On ne laissera donc pas d’employer à l’attaque méthodique des ouvrages de côte d’un littoral privé de l’énorme avantage du « commandement » sur la mer, les bâtimens de surface ordinaires, armés de canons longs à trajectoires tendues. Et comme on choisira pour cette attaque des circonstances de temps et de mer favorables à la précision du tir, comme ces bâtimens jouiront des bénéfices de la mobilité, en même temps que de la facilité relative du repérage d’un but fixe, — qui sera, au demeurant, survolé par des avions de réglage, — il est certain que les coups directs ou « fichans » seconderont très heureusement les coups « plongeans. »

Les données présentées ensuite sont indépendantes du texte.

`src/rtl/tlb_params.svh`:
```
`ifndef TLB_PARAMS_SVH
`define TLB_PARAMS_SVH

// entry count and index width
`define TLB_NUM   16
`define TLB_IDX_W 4

// page-size codes as carried on the ps fields
`define TLB_PS_4K 6'd12
`define TLB_PS_4M 6'd21

`endif
```
`src/rtl/tlb_pkg.sv`:
```
`default_nettype none

`include "tlb_params.svh"

package tlb_pkg;

        typedef struct packed {
                logic [19:0] ppn;
                logic [1:0]  plv;
                logic [1:0]  mat;
                logic        d;
                logic        v;
        } tlb_page_t;

        // stored form keeps the page size as one flag
        typedef struct packed {
                logic [18:0] vppn;
                logic        ps4mb;
                logic [9:0]  asid;
                logic        g;
                tlb_page_t   page0;
                tlb_page_t   page1;
        } tlb_entry_t;

        typedef struct packed {
                logic        e;
                logic [18:0] vppn;
                logic [5:0]  ps;
                logic [9:0]  asid;
                logic        g;
                tlb_page_t   page0;
                tlb_page_t   page1;
        } tlb_write_t;

        typedef struct packed {
                logic [18:0] vppn;
                logic        va_bit12;
                logic [9:0]  asid;
        } tlb_query_t;

        typedef struct packed {
                logic                  found;
                logic [`TLB_IDX_W-1:0] index;
                logic [5:0]            ps;
                tlb_page_t             page;
        } tlb_result_t;

        typedef enum logic [4:0] {
                inv_all0      = 5'd0,
                inv_all1      = 5'd1,
                inv_global    = 5'd2,
                inv_nonglobal = 5'd3,
                inv_asid      = 5'd4,
                inv_asid_va   = 5'd5,
                inv_va        = 5'd6
        } tlb_inv_op_e;

        // low 9 vppn bits are don't-care for a 4MB page
        function automatic logic vpn_match(tlb_entry_t ent, logic [18:0] vppn);
                return (ent.vppn[18:9] == vppn[18:9]) &&
                       (ent.ps4mb || (ent.vppn[8:0] == vppn[8:0]));
        endfunction

endpackage

`default_nettype wire

```
`src/rtl/tlb_top.sv`:
```
`timescale 1ns/1ps
`default_nettype none

`include "tlb_params.svh"

module tlb_top (
        input  logic                  clk,
        input  logic                  rst_n,
        // port 0 serves fetch and port 1 load/store
        input  tlb_pkg::tlb_query_t   s0_query,
        output tlb_pkg::tlb_result_t  s0_result,
        input  tlb_pkg::tlb_query_t   s1_query,
        output tlb_pkg::tlb_result_t  s1_result,
        // write port
        input  logic                  we,
        input  logic [`TLB_IDX_W-1:0] w_index,
        input  tlb_pkg::tlb_write_t   w_rec,
        // read port
        input  logic [`TLB_IDX_W-1:0] r_index,
        output tlb_pkg::tlb_write_t   r_rec,
        // invalidate
        input  logic                  inv_valid,
        input  tlb_pkg::tlb_inv_op_e  inv_op
);

        tlb_pkg::tlb_entry_t entries [`TLB_NUM];
        logic [`TLB_NUM-1:0] valid;
        logic [`TLB_NUM-1:0] inv_mask;

        tlb_entry_store store (
                .clk       (clk),
                .rst_n     (rst_n),
                .we        (we),
                .w_index   (w_index),
                .w_rec     (w_rec),
                .inv_valid (inv_valid),
                .inv_mask  (inv_mask),
                .r_index   (r_index),
                .r_rec     (r_rec),
                .entries   (entries),
                .valid     (valid)
        );

        tlb_lookup lookup0 (
                .query   (s0_query),
                .entries (entries),
                .valid   (valid),
                .result  (s0_result)
        );

        tlb_lookup lookup1 (
                .query   (s1_query),
                .entries (entries),
                .valid   (valid),
                .result  (s1_result)
        );

        // asid and va for invalidate come from port 1
        tlb_inv_match inv_match (
                .inv_op   (inv_op),
                .query    (s1_query),
                .entries  (entries),
                .valid    (valid),
                .inv_mask (inv_mask)
        );

endmodule

`default_nettype wire

```
`src/rtl/tlb_inv_match.sv`:
```
`timescale 1ns/1ps
`default_nettype none

`include "tlb_params.svh"

module tlb_inv_match (
        input  tlb_pkg::tlb_inv_op_e inv_op,
        input  tlb_pkg::tlb_query_t  query,
        input  tlb_pkg::tlb_entry_t  entries [`TLB_NUM],
        input  logic [`TLB_NUM-1:0]  valid,
        output logic [`TLB_NUM-1:0]  inv_mask
);

        logic [`TLB_NUM-1:0] glob;
        logic [`TLB_NUM-1:0] asid_hit;
        logic [`TLB_NUM-1:0] vpn_hit;

        always_comb begin
                for (int i = 0; i < `TLB_NUM; i++) begin
                        glob[i]     = entries[i].g;
                        asid_hit[i] = (entries[i].asid == query.asid);
                        vpn_hit[i]  = tlb_pkg::vpn_match(entries[i], query.vppn);
                end
        end

        always_comb begin
                case (inv_op)
                        tlb_pkg::inv_all0,
                        tlb_pkg::inv_all1:      inv_mask = '1;
                        tlb_pkg::inv_global:    inv_mask = glob;
                        tlb_pkg::inv_nonglobal: inv_mask = ~glob;
                        tlb_pkg::inv_asid:      inv_mask = ~glob & asid_hit;
                        tlb_pkg::inv_asid_va:   inv_mask = ~glob & asid_hit & vpn_hit;
                        // same hit rule as a port 1 search
                        tlb_pkg::inv_va:        inv_mask = valid & vpn_hit & (glob | asid_hit);
                        default:                inv_mask = '0;
                endcase
        end

endmodule

`default_nettype wire

```
`src/rtl/tlb_lookup.sv`:
```
`timescale 1ns/1ps
`default_nettype none

`include "tlb_params.svh"

module tlb_lookup (
        input  tlb_pkg::tlb_query_t  query,
        input  tlb_pkg::tlb_entry_t  entries [`TLB_NUM],
        input  logic [`TLB_NUM-1:0]  valid,
        output tlb_pkg::tlb_result_t result
);

        logic [`TLB_NUM-1:0]   hit;
        logic [`TLB_IDX_W-1:0] hit_idx;
        tlb_pkg::tlb_entry_t   hit_entry;
        logic                  odd;

        always_comb begin
                for (int i = 0; i < `TLB_NUM; i++) begin
                        hit[i] = valid[i] &&
                                 tlb_pkg::vpn_match(entries[i], query.vppn) &&
                                 (entries[i].g || (entries[i].asid == query.asid));
                end
        end

        // lowest index wins on a multi-hit
        always_comb begin
                hit_idx = '0;
                for (int i = `TLB_NUM - 1; i >= 0; i--) begin
                        if (hit[i]) begin
                                hit_idx = `TLB_IDX_W'(i);
                        end
                end
        end

        assign hit_entry = entries[hit_idx];

        // 4MB pairs split on vppn bit 8, 4KB pairs on va bit 12
        assign odd = hit_entry.ps4mb ? query.vppn[8] : query.va_bit12;

        always_comb begin
                result = '0;
                if (|hit) begin
                        result.found = 1'b1;
                        result.index = hit_idx;
                        result.ps    = hit_entry.ps4mb ? `TLB_PS_4M : `TLB_PS_4K;
                        result.page  = odd ? hit_entry.page1 : hit_entry.page0;
                end
        end

endmodule

`default_nettype wire

```
`src/rtl/tlb_entry_store.sv`:
```
`timescale 1ns/1ps
`default_nettype none

`include "tlb_params.svh"

module tlb_entry_store (
        input  logic                  clk,
        input  logic                  rst_n,
        input  logic                  we,
        input  logic [`TLB_IDX_W-1:0] w_index,
        input  tlb_pkg::tlb_write_t   w_rec,
        input  logic                  inv_valid,
        input  logic [`TLB_NUM-1:0]   inv_mask,
        input  logic [`TLB_IDX_W-1:0] r_index,
        output tlb_pkg::tlb_write_t   r_rec,
        output tlb_pkg::tlb_entry_t   entries [`TLB_NUM],
        output logic [`TLB_NUM-1:0]   valid
);

        tlb_pkg::tlb_entry_t w_entry;
        tlb_pkg::tlb_entry_t r_entry;

        // write record to stored form
        always_comb begin
                w_entry.vppn  = w_rec.vppn;
                w_entry.ps4mb = (w_rec.ps == `TLB_PS_4M);
                w_entry.asid  = w_rec.asid;
                w_entry.g     = w_rec.g;
                w_entry.page0 = w_rec.page0;
                w_entry.page1 = w_rec.page1;
        end

        always_ff @(posedge clk) begin
                if (we) begin
                        entries[w_index] <= w_entry;
                end
        end

        // write beats invalidate in the same cycle
        always_ff @(posedge clk or negedge rst_n) begin
                if (!rst_n) begin
                        valid <= '0;
                end else if (we) begin
                        valid[w_index] <= w_rec.e;
                end else if (inv_valid) begin
                        valid <= valid & ~inv_mask;
                end
        end

        assign r_entry = entries[r_index];

        // read port rebuilds ps from the flag
        always_comb begin
                r_rec.e     = valid[r_index];
                r_rec.vppn  = r_entry.vppn;
                r_rec.ps    = r_entry.ps4mb ? `TLB_PS_4M : `TLB_PS_4K;
                r_rec.asid  = r_entry.asid;
                r_rec.g     = r_entry.g;
                r_rec.page0 = r_entry.page0;
                r_rec.page1 = r_entry.page1;
        end

endmodule

`default_nettype wire

```
[src/common/icache_pkg.sv]
package icache_pkg;

    // One instruction, or one word returned by memory
    typedef logic [31:0] instr_word_t;

    // Request from the fetch unit
    typedef struct packed {
        logic [31:0] address;
        logic        fetch;
        logic        invalidate;
    } fetch_req_t;

    // Answer to the fetch unit
    typedef struct packed {
        instr_word_t instruction;
        logic        valid;
        logic        stall;
    } fetch_rsp_t;

    // Block refill request towards memory
    typedef struct packed {
        // Always aligned to the start of a block
        logic [31:0] address;
        // Single cycle pulse
        logic        request;
    } load_req_t;

    // Refill words of a block come back one at a time in ascending order
    typedef struct packed {
        instr_word_t word;
        logic        valid;
    } load_rsp_t;

endpackage : icache_pkg

[src/hw/instruction_sequencer.sv]
`timescale 1ns/1ns

module instruction_sequencer #(
    parameter int BLOCK_SIZE = 32
) (
    input  logic                                       clk_i,
    input  logic                                       rst_n_i,
    input  logic                                       fetch_i,
    input  logic                                       invalidate_i,
    input  logic [31:0]                                address_i,
    input  icache_pkg::instr_word_t [BLOCK_SIZE/4-1:0] bundle_i,
    input  logic                                       bundle_valid_i,
    output logic                                       bundle_request_o,
    output icache_pkg::instr_word_t                    fetch_rsp_instruction_o,
    output logic                                       fetch_rsp_valid_o
);

    import icache_pkg::*;

    localparam int BLOCK_WORDS = BLOCK_SIZE / 4;
    localparam int OFFSET      = $clog2(BLOCK_WORDS);

    logic [31:0]                   prev_pc_q;

    // Words that follow the last one handed out, head at index 0
    instr_word_t [BLOCK_WORDS-2:0] shift_q;
    logic [OFFSET-1:0]             count_q;

    logic [OFFSET-1:0]             offset;
    logic [BLOCK_WORDS*32-1:0]     bundle_tail;
    logic                          sequential;

    // By the time the bundle arrives the PC register holds the fetch address
    assign offset      = prev_pc_q[OFFSET + 1:2];
    assign bundle_tail = bundle_i >> ((32'(offset) + 32'd1) * 32);

    assign bundle_request_o = (count_q == '0) | (address_i != (prev_pc_q + 32'd4))
                            | invalidate_i;
    assign sequential       = fetch_i & ~bundle_request_o;

    always_ff @(posedge clk_i) begin
        if (!rst_n_i) begin
            prev_pc_q <= '0;
        end else if (fetch_i) begin
            prev_pc_q <= address_i;
        end
    end

    always_ff @(posedge clk_i) begin
        if (bundle_valid_i) begin
            shift_q <= bundle_tail[(BLOCK_WORDS - 1) * 32 - 1:0];
        end else if (sequential) begin
            shift_q <= shift_q >> 32;
        end
    end

    always_ff @(posedge clk_i) begin
        if (!rst_n_i || invalidate_i) begin
            count_q <= '0;
        end else if (bundle_valid_i) begin
            count_q <= OFFSET'(BLOCK_WORDS - 1) - offset;
        end else if (fetch_i) begin
            // A jump drops whatever is left of the old block
            count_q <= bundle_request_o ? '0 : count_q - 1'b1;
        end
    end

    assign fetch_rsp_instruction_o = bundle_valid_i ? bundle_i[offset] : shift_q[0];
    assign fetch_rsp_valid_o       = sequential | bundle_valid_i;

endmodule : instruction_sequencer

[config.mk]
export PLATFORM = sky130hd
export DESIGN_NAME = instruction_sequencer
export DESIGN_NICKNAME = d
export VERILOG_FILES = /design/src/common/icache_pkg.sv /design/src/hw/instruction_sequencer.sv
export SDC_FILE = /design/constraint.sdc
export NUM_CORES = 1
export LEC_CHECK = 0
export BUFFER_PORTS_ARGS = -buffer_cell sky130_fd_sc_hd__buf_2
export CORE_UTILIZATION = 55
export CTS_CLUSTER_DIAMETER = 200
export CTS_CLUSTER_SIZE = 20
export DETAILED_ROUTE_END_ITERATION = 16
export PLACE_DENSITY = 0.91
export SLEW_MARGIN = 20
export SYNTH_ARGS = -nofsm -noshare
export SYNTH_HDL_FRONTEND = slang
export SYNTH_SLANG_ARGS = --single-unit
[constraint.sdc]
create_clock -name clk_i -period 57 [get_ports clk_i]
set_clock_uncertainty 0.2 [all_clocks]
set_input_delay 11.4 -clock clk_i [delete_from_list [all_inputs] [get_ports clk_i]]
set_output_delay 11.4 -clock clk_i [all_outputs]
set_load 0.1 [all_outputs]
==> flow_metrics.tcl <==
set metrics [dict create \
    status "finished clean" \
    dieHeight_um 184 \
    yosys.area.top_type "edfxtp_1" \
    synth_cells 1744 \
    synthesis.nets 2040 \
    tritoncts "yes" \
    drc 0 \
    rows 66 \
    critPathArrivalTime_ns 14.09 \
    syn2layout_area_growth_pct 12.9 \
    grt_max_degree 172 \
    yosys-top-cells-area "edfxtp_1 (37%), mux4_2 (16%), a21oi_1 (5.6%)" \
    hpwlAfterDp_um 33400 \
    antenna_found_initial 10 \
    finalCritPeriodShare 0.451 \
    gp_congestion 0.914 \
    drive_gt1_frac 0.296 \
    power_leakage_nw 7.97 \
    cts.sinks 259 \
    p_int_mw 0.338 \
    gr-usage-all-layers 0.296 \
    path_max_fanout 5 \
    path_delay_family "simple AND/OR/NAND/NOR gates" \
    avgSynthCellArea_sq_um 10.5 \
    clk_path_buf_depth 3 \
    post-route-min-period_ns 25.69 \
    hold_viol 0 \
    postCtsHoldBufs 0 \
    cp.required_ns 45.40 \
    dr.pass1.iters 5 \
    crit_buf_inv 2 \
    yosysSeqAreaShare 0.407 \
    htreeDepth 1 \
    num_vias 15300 \
    p_seq_frac 0.473 \
    clockRootBuffer "clkbuf_16" \
    netlist.area_leader.share 0.369 \
    ir_worst_vdd_mv 0.0152 \
    slew-limit-headroom 0.323 \
    min_path_type "reg2reg" \
    cts_setup_buffers 0 \
    cap_violations 0 \
    viasPerCell 6.30 \
    synth_edf_count 224 \
    async_flop_share 0 \
    mostFrequentLayoutCells "buf_2 (325), edfxtp_1 (224), a21oi_1 (203)" \
    rsz0062_at_grt "false" \
    first_iter_violations 1581 \
    cp-end-kind "output pin" \
    grt_overflow 0 \
    synth_area_sq_mm 0.0182 \
    ant_nets 0 \
    finalSetupViolations 0 \
    start_util 0.559 \
    portBuffers 326 \
    drv_slew 0 \
    grt_pass1_vias 14900 \
    ys.flop_type "edfxtp_1" \
    crit_path_frequent_cell "buf_2" \
    synth-seq-cells 259 \
    crit_type "in2out" \
    hold_slack_ns 0.345 \
    startpoint_type "input pin" \
    slowest_delay_ns 0.54 \
    io_pins 327 \
    fin_util 0.632 \
    switching_share 0.316 \
    nets 2255 \
    synth_cell_type_count 74 \
    fin_setup_tns_ns 0 \
    switchingPower_mw 0.156 \
    grt_pass1_wl_um 79000 \
    clockPowerShare 0.247 \
    path_cells "buf_2 -> nand4b_1 -> a2111oi_0 -> and4_1 -> nand4_1 -> nor4_2 -> nand3_1 -> o21bai_4 -> buf_2" \
    final_common_cell "buf_2" \
    fp.coreArea_sq_mm 0.0326 \
    dieArea_sq_mm 0.0339 \
    cts-buffers-inserted 16 \
    die_w_um 184 \
    cts-resized-gates 0 \
    combPwrFrac 0.280 \
    clkTransAtPathRegs_ns 0.08 \
    clk_latency_ns 0.50 \
    tightest_slew_ns 1.02 \
    fmax_ghz 0.0389 \
    wirelength_um 50600 \
    fillCellCount 2527 \
    slowest_stage "buf_2" \
    powerDensity_mw_per_mm2 24.0 \
    layout_setup_ws_ns 31.31 \
    wire_per_inst_um 20.9 \
    yosysWarnings 0 \
    post-place-ws_ns 31.36 \
]
logic make-up after synthesis:
group | share of synthesized area
buf+inv | 0.0626
simple gates | 0.125
fa+ha+maj | 0.00206
flops | 0.407
xor+xnor | 0.0202
mux | 0.253
compound gates | 0.130
through the flow:
step | power (mW) | instances | instance area, sq um
after global placement | 0.366 | 2380 | 20000
after floorplan | 0.337 | 1744 | 18200
after detailed placement | 0.373 | 2381 | 20100
after global routing | 0.513 | 2418 | 20600
final | 0.494 | 2421 | 20600
after CTS | 0.493 | 2409 | 20500
Yosys cell counts (34+ instances only):
| library cell | count |
|---|---|
| mux2i_1 | 101 |
| a22oi_1 | 34 |
| nor2_1 | 175 |
| inv_1 | 136 |
| nor2b_1 | 67 |
| mux4_2 | 128 |
| edfxtp_1 | 224 |
| dfxtp_1 | 35 |
| mux2_2 | 64 |
| nand2_1 | 117 |
| o22ai_1 | 96 |
| a21oi_1 | 203 |
| clkbuf_1 | 99 |
area by class of cell:
cell class	instances	area [sq um]	share of cell area
antenna	10	25.0	0.00121
clock buffer	27	463	0.0225
clock inverter	1	17.5	0.000850
inverter	136	512	0.0248
multi-input combinational	1203	9720	0.472
sequential	259	7440	0.361
tap	442	553	0.0268
timing repair buffer	343	1870	0.0908
path summary, 6_finish.rpt:
path | from | end | slack (ns) | cells past startpoint
max | address_i[4] | fetch_rsp_valid_o | 31.31 | 9
max reg2reg | prev_pc_q[2]$_SDFFE_PN0P_ | shift_q[110]$_DFFE_PP_ | 51.06 | 11
min | prev_pc_q[31]$_SDFFE_PN0P_ | prev_pc_q[31]$_SDFFE_PN0P_ | 0.35 | 2
min reg2reg | prev_pc_q[31]$_SDFFE_PN0P_ | prev_pc_q[31]$_SDFFE_PN0P_ | 0.35 | 2
power by group through the flow:
stage | sequential (mW) | combinational, mW | clock (mW)
after floorplan | 0.236 | 0.100 | 0
after global placement | 0.236 | 0.130 | 0
after detailed placement | 0.237 | 0.135 | 0
after CTS | 0.233 | 0.136 | 0.124
after global routing | 0.235 | 0.148 | 0.130
final | 0.233 | 0.138 | 0.122
registers in the layout, indices dropped and copies added (netlist names):
name and flops:
shift_q 224, prev_pc_q 32, count_q 3
per-layer routing:
metal  track usage  share of wire  wire length, um  up-vias
li1              -              -                -     6899
met1         0.390           0.39            19500     7392
met2         0.487           0.49            25000      832
met3        0.0535          0.086             4350      137
met4         0.110          0.035             1750        0
met5             0              0                0        -
worst reg2reg max path, cell delays in order, from the launching register on:
cell and delay (ns):
dfxtp_4 0.96, ha_1 0.52, nand4_4 0.23, nor3_1 0.44, nand3_1 0.24, nor4_1 0.41
o211ai_1 0.16, nor4_2 0.24, nand3_1 0.21, o21bai_4 0.26, buf_12 0.58, buf_4 1.06
No activity file was read; power rests on OpenSTA's default activity.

Vais-je donc m’élever contre la formule que je citais tout à l’heure et « prendre la responsabilité « de conseiller la mise en action des dreadnoughts contre les ouvrages de côte ? Bien sincèrement, je suis convaincu que dans les cas d’espèce qui sont, en ce moment, à l’arrière-plan de mon argumentation, cette témérité pourrait être permise. Mais elle est inutile. Les Alliés de l’Ouest ont encore, malgré des pertes récentes qu’il

  1. Un des premiers navires de ce type, acheté aux Américains au commencement de 1870, l’Onondaga, se tira fort bien de la traversée de Newport à Brest.